Video: John Baird discusses efforts to bring Greyson and Loubani back home
Two Canadians imprisoned without charges in Egypt may be facing allegation of murder and “intention to kill,” according to a media report.
The Toronto Star reported Tarek Loubani and John Greyson, who were arrested on Aug. 16 amid violent clashes between Egyptian military forces and protesters loyal to ousted president Mohammed Morsi, are being investigated for several alleged offences, which also include aiding and abetting murder, “terrorizing citizens,” attacking a police station and using explosives against a police station.
Global News attempted to contact Loubani and Greyson’s lawyer in Egypt to confirm these details but attempts to reach him in time for publication were unsuccessful.
The Star reported it obtained the list of charges from a handwritten document that had been signed and thumb-printed by Greyson.
Loubani, an emergency doctor, and Greyson, a Toronto-based filmmaker, have spent 46 days in prison and are currently on a hunger strike in Cairo’s Tora prison.
READ MORE: Who are John Greyson and Tarek Loubani?
The pair said they were headed to Gaza, via Egypt, where Greyson planned to shoot a documentary about Loubani’s volunteer work at the Al-Shifa Hospital.
They were unable to cross into the Palestinian territory because the border with Egypt was closed. In a statement publicized on Saturday, Greyson and Loubani said while staying in Cairo they decided to check out the protests held in response to the military coup that toppled Morsi’s government.
“The protest was just starting – peaceful chanting, the faint odour of tear gas, a helicopter lazily circling overhead – when suddenly calls of ‘doctor.’ A young man carried by others from God-knows-where, bleeding from a bullet wound. Tarek snapped into doctor mode…and started to work doing emergency response, trying to save lives, while John did video documentation, shooting a record of the carnage that was unfolding,” their statement read.

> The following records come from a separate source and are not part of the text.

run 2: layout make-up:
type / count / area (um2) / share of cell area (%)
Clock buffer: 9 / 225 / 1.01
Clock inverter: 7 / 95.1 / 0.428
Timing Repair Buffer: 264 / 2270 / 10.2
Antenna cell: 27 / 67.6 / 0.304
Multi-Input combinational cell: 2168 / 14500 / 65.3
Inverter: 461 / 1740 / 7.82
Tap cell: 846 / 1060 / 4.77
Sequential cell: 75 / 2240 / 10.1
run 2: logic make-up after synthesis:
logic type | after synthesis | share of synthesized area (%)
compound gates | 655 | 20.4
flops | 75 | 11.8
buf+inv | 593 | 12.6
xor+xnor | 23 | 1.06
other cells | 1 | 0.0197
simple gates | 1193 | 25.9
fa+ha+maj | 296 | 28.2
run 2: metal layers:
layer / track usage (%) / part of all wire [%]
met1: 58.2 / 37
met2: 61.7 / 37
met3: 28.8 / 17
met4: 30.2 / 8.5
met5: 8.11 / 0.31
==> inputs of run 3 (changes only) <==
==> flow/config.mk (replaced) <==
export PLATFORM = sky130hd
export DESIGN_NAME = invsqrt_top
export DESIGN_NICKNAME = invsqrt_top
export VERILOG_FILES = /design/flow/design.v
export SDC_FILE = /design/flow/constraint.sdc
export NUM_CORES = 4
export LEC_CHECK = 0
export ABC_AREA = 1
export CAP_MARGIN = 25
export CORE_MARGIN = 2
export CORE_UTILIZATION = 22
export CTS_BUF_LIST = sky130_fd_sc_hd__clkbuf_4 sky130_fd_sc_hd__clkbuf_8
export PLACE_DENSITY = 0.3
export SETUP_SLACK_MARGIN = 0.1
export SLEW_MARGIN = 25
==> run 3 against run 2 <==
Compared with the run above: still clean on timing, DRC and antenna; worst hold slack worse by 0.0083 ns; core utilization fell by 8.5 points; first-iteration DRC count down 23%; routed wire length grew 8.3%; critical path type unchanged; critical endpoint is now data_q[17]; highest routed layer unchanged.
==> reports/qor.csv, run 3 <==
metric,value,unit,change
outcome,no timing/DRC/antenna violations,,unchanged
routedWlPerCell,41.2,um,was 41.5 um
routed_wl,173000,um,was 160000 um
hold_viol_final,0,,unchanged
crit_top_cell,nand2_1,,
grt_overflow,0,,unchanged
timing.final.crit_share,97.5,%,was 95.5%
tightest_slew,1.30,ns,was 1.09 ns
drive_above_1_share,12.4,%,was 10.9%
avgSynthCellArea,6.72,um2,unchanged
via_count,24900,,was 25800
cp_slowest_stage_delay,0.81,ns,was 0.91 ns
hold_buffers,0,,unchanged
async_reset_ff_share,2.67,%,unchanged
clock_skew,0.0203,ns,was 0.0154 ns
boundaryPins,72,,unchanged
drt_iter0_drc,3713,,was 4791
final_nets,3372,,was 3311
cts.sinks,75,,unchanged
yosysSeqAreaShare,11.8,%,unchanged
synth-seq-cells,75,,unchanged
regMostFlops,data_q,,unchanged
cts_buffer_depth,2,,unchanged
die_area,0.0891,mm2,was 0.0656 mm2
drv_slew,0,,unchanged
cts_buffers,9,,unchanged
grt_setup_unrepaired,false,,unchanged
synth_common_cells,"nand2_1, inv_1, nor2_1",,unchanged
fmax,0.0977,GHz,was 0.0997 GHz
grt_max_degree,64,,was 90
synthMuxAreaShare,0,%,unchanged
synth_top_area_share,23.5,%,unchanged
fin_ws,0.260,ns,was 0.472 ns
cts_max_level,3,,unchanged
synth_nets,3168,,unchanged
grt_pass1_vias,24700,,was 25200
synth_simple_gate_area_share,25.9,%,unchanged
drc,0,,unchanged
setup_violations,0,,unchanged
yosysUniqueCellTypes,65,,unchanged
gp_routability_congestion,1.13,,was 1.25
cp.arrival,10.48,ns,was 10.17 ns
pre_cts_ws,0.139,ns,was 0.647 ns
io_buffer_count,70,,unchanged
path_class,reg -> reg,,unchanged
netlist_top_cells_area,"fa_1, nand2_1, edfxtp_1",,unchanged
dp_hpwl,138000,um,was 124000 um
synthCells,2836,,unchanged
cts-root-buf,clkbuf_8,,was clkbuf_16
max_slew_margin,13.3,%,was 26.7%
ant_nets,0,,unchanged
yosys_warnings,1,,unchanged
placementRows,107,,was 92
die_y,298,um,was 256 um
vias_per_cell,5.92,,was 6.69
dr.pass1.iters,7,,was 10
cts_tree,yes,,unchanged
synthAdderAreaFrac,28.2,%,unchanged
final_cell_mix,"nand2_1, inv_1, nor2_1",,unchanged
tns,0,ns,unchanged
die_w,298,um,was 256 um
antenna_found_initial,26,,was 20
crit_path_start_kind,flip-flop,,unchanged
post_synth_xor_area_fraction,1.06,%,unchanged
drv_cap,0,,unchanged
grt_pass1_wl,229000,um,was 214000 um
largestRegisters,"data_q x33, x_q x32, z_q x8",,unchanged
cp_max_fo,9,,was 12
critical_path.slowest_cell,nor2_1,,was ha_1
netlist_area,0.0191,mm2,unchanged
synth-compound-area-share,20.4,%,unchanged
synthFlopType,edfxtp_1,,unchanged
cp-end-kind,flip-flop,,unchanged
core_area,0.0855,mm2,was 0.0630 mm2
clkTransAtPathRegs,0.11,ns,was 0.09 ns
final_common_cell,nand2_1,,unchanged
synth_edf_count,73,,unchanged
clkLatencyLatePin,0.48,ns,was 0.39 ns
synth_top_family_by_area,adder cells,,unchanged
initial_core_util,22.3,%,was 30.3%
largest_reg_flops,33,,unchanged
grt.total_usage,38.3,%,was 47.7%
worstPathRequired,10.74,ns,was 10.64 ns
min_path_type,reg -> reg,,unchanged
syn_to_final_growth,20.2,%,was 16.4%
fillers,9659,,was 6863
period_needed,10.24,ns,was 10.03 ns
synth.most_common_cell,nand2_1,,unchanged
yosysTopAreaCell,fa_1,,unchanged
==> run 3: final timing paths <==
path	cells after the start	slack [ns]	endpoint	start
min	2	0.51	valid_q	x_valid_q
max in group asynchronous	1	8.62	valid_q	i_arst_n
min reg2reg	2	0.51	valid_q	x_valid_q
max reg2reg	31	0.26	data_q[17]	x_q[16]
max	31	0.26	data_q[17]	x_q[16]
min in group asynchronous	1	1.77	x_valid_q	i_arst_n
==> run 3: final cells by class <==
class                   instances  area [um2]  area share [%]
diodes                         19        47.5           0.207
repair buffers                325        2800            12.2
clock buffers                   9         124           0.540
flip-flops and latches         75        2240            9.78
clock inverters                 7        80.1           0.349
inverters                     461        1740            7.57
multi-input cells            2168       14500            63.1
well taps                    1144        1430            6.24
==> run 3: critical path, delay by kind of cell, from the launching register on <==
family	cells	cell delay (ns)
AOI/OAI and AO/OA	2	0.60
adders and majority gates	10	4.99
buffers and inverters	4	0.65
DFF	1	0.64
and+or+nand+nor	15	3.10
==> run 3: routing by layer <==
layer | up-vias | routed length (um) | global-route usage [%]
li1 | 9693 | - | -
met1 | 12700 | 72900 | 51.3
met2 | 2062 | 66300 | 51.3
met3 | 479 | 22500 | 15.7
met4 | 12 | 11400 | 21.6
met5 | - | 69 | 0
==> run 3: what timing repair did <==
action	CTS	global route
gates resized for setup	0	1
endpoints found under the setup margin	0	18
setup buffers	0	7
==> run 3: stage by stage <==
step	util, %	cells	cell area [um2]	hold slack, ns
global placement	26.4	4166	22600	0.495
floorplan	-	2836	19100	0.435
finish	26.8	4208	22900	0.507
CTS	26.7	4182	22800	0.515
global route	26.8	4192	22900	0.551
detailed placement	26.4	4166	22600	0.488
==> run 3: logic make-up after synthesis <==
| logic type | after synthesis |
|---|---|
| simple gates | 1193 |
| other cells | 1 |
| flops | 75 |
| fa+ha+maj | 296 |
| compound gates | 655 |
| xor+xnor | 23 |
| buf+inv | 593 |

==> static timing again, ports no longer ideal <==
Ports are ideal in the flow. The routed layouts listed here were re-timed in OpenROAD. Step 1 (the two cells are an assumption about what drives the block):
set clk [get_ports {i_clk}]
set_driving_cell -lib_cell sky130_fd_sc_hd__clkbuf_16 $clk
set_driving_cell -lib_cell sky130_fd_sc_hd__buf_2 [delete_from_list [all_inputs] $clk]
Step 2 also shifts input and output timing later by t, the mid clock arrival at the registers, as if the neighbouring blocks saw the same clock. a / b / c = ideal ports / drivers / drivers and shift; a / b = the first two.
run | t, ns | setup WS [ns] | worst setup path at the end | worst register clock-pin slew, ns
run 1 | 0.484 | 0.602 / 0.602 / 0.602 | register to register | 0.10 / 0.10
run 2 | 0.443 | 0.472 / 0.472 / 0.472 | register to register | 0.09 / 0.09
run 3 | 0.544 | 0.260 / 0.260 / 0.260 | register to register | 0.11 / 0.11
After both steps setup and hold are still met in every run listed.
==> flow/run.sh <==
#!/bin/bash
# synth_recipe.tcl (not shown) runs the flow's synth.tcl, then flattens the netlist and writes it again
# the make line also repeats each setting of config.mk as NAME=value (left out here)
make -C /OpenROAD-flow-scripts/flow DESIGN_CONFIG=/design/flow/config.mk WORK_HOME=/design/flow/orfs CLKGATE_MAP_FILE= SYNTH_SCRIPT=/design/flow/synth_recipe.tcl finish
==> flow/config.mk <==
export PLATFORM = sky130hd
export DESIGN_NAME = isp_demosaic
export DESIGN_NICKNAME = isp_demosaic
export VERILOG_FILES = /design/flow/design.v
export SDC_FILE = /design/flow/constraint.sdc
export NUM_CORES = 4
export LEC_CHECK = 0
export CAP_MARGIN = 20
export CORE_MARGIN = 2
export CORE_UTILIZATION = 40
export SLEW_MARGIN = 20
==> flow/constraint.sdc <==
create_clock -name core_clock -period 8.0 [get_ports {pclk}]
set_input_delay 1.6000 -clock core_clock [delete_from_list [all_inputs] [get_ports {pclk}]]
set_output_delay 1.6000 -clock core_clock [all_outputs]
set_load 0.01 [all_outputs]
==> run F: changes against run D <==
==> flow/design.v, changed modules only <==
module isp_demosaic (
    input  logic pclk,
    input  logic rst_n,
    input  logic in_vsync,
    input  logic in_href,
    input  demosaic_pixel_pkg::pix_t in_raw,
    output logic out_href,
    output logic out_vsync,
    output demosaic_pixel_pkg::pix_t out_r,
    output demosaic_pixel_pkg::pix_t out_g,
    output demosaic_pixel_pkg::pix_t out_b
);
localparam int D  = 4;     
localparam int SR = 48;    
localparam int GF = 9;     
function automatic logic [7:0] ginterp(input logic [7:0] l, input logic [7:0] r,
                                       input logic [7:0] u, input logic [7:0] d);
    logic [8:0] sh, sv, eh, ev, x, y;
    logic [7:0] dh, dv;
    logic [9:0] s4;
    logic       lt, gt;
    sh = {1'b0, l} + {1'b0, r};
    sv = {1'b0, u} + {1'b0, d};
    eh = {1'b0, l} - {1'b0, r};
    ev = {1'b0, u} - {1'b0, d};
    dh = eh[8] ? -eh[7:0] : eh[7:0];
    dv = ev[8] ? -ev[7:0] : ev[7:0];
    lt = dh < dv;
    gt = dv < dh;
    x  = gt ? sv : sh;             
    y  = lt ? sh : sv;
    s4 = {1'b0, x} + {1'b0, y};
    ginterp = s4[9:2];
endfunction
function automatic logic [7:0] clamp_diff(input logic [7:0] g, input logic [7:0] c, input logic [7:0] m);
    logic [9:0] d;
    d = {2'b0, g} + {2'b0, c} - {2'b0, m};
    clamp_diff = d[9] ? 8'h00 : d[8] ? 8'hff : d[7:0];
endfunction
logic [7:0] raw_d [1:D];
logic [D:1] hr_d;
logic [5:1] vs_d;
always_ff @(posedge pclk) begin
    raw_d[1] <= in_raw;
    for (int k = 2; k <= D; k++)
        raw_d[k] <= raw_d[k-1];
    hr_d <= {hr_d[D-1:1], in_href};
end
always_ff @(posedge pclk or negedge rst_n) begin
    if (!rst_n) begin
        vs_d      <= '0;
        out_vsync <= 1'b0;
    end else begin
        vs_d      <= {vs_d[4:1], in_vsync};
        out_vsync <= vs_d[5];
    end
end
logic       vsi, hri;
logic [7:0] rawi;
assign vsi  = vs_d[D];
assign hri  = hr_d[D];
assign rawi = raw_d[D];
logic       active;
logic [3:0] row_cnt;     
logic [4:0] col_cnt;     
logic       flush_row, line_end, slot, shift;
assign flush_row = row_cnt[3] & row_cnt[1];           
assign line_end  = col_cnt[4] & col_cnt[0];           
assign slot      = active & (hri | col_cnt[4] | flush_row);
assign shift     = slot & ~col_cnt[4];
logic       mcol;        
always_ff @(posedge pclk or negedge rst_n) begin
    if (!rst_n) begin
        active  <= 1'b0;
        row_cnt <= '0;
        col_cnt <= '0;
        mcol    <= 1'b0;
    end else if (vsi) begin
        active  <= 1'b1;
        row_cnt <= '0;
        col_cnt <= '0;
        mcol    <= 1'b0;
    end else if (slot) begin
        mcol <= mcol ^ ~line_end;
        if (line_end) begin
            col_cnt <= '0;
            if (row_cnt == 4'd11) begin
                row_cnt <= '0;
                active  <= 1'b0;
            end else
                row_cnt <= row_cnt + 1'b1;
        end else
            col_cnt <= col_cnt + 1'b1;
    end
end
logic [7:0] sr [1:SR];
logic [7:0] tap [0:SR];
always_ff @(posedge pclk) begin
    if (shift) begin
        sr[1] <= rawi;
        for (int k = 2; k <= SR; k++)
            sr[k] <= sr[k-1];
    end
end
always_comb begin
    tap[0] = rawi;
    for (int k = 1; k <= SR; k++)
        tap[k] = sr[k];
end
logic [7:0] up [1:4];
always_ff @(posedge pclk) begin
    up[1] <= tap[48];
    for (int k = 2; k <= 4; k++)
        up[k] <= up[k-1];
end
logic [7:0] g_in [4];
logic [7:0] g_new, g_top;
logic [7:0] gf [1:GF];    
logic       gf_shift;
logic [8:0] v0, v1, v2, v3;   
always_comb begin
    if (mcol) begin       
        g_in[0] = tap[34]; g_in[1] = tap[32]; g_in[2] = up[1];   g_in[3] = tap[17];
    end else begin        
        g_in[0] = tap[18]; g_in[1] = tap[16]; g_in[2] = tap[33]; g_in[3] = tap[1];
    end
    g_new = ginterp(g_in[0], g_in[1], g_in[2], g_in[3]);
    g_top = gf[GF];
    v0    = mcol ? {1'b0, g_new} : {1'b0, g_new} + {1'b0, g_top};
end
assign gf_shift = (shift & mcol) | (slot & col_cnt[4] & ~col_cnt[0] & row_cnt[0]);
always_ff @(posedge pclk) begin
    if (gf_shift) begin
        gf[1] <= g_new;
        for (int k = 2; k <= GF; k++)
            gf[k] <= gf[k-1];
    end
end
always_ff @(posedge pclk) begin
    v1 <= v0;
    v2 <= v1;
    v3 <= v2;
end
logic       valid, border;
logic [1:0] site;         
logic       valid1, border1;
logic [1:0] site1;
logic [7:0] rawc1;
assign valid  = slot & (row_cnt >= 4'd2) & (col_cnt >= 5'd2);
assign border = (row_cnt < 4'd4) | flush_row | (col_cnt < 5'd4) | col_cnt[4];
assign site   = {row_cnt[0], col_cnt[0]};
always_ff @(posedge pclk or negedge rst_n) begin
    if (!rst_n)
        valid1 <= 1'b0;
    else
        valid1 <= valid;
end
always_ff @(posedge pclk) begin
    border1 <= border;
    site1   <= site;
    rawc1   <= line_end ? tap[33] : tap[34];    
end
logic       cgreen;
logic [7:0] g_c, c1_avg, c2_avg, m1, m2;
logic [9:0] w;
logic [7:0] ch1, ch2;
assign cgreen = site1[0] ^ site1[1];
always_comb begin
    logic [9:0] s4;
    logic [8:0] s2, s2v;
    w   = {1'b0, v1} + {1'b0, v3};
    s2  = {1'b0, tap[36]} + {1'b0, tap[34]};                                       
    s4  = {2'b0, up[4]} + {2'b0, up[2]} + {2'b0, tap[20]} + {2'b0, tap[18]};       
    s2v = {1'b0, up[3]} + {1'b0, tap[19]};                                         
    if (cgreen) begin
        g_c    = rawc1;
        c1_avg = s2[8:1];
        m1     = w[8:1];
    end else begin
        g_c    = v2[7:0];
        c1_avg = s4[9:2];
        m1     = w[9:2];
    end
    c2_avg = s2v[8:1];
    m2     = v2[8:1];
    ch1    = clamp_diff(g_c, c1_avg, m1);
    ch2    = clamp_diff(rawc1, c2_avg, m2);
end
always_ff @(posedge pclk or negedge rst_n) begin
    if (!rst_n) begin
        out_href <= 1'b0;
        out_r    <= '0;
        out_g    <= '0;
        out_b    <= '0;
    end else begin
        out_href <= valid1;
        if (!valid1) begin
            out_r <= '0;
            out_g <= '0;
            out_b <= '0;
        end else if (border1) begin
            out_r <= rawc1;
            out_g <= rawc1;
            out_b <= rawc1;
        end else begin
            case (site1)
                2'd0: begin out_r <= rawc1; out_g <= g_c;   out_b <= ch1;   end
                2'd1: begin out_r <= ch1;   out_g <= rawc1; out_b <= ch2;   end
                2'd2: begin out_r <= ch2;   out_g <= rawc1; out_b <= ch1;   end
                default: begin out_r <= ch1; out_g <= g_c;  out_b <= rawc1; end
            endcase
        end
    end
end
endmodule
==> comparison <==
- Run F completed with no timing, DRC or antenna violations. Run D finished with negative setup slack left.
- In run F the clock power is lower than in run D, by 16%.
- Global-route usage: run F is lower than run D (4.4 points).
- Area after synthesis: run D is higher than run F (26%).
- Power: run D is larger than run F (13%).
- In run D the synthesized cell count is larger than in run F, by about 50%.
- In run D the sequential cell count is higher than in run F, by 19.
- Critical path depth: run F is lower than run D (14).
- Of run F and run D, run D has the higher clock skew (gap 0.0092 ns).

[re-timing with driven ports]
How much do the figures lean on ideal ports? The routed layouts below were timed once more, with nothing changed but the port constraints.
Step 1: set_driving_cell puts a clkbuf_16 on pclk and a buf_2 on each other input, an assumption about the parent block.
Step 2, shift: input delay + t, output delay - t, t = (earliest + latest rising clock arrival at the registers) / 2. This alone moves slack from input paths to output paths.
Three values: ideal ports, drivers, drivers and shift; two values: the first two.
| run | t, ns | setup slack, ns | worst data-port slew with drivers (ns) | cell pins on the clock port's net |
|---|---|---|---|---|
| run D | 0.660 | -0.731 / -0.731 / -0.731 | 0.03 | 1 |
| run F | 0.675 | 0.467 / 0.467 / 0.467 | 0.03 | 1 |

They said they left the scene of the protests, in Cairo’s Ramses Square, when they felt it would be safe to go back to their hotel. They asked police for help finding their way to the hotel, but were arrested.
“That’s when we were: arrested, searched, caged, questioned, interrogated, videotaped with a ‘Syrian terrorist’, slapped, beaten, ridiculed, hot-boxed, refused phone calls, stripped, shaved bald, accused of being foreign mercenaries,” they detailed in the statement.
READ MORE: Two Canadians jailed in Egypt say they saw dozens die before being arrested, beaten
Egyptian authorities extended their detention on Sunday for another 45 days.
Canadian officials have called for their release. Speaking on Global‘s The West Block on Sunday, Foreign Minister John Baird said he got a “favourable response on a political level” from his Egyptian counterpart when they met over the weekend.
“I talked to the Egyptian foreign minister three times over the last week,” he said. “We spent more than an hour together on Friday evening and we’re doing all we can to push for (the detained Canadians’) immediate release and try to get them out of the country as soon as possible.”
While Baird assured the Canadian government is taking “every action” to secure Loubani’s and Greyson’s release, he said “this is a more complex case than I think many Canadians understand.”